EXERCISE GOAL | Search the records below for the string "buffers" and copy each line where it turns up.

START INPUT RECORDS

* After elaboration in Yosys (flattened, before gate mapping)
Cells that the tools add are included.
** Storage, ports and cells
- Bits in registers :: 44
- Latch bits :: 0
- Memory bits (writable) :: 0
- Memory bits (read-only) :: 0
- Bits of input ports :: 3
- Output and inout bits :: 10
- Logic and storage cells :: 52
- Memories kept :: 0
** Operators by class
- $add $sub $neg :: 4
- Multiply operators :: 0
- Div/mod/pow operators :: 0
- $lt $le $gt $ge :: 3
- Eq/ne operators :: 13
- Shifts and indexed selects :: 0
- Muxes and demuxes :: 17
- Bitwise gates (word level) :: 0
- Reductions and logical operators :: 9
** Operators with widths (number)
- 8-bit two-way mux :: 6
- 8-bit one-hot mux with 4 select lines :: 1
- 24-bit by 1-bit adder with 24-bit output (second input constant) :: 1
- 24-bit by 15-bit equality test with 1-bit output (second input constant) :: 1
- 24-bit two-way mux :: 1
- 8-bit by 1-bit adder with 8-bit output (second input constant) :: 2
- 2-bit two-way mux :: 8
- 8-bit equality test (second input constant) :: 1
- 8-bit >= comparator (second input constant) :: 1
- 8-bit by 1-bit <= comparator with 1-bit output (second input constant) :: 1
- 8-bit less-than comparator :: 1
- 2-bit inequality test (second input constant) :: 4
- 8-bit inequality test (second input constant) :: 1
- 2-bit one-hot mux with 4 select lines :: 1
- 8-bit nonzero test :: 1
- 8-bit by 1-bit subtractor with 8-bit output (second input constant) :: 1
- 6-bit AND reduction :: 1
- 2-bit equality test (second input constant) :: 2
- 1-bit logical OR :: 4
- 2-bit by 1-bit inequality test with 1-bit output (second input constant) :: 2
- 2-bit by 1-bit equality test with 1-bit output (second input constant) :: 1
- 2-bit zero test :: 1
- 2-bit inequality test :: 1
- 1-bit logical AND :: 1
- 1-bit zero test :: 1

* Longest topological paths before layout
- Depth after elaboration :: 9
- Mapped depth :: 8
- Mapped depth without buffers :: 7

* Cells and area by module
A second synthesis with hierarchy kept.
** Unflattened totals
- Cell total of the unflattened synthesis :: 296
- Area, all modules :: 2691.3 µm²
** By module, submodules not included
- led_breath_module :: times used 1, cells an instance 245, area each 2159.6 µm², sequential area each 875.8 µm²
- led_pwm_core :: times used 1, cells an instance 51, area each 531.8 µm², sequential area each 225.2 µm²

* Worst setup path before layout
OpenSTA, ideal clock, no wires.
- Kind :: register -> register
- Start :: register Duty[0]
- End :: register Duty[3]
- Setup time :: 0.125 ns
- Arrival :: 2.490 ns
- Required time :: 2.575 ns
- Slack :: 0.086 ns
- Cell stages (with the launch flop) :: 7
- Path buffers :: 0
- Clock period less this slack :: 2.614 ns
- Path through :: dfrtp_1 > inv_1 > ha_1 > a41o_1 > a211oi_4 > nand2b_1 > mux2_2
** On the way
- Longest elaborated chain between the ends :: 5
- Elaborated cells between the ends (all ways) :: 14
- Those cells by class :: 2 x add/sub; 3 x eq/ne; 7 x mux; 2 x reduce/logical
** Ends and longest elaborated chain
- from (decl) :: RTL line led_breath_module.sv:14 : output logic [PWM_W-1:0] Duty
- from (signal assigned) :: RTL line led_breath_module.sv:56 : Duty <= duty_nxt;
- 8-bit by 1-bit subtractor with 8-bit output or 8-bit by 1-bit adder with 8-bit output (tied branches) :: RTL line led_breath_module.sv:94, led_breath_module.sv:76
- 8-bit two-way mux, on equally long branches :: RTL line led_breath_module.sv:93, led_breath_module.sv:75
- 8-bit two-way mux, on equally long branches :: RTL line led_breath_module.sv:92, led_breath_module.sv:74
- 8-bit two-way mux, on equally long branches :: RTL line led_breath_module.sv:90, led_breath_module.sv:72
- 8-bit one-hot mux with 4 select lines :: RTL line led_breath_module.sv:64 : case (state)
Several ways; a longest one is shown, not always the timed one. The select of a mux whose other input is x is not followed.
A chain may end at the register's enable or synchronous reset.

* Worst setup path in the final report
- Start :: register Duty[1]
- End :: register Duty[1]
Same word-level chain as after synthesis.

END INPUT RECORDS

THE ANSWER |
- Mapped depth without buffers :: 7
- Path buffers :: 0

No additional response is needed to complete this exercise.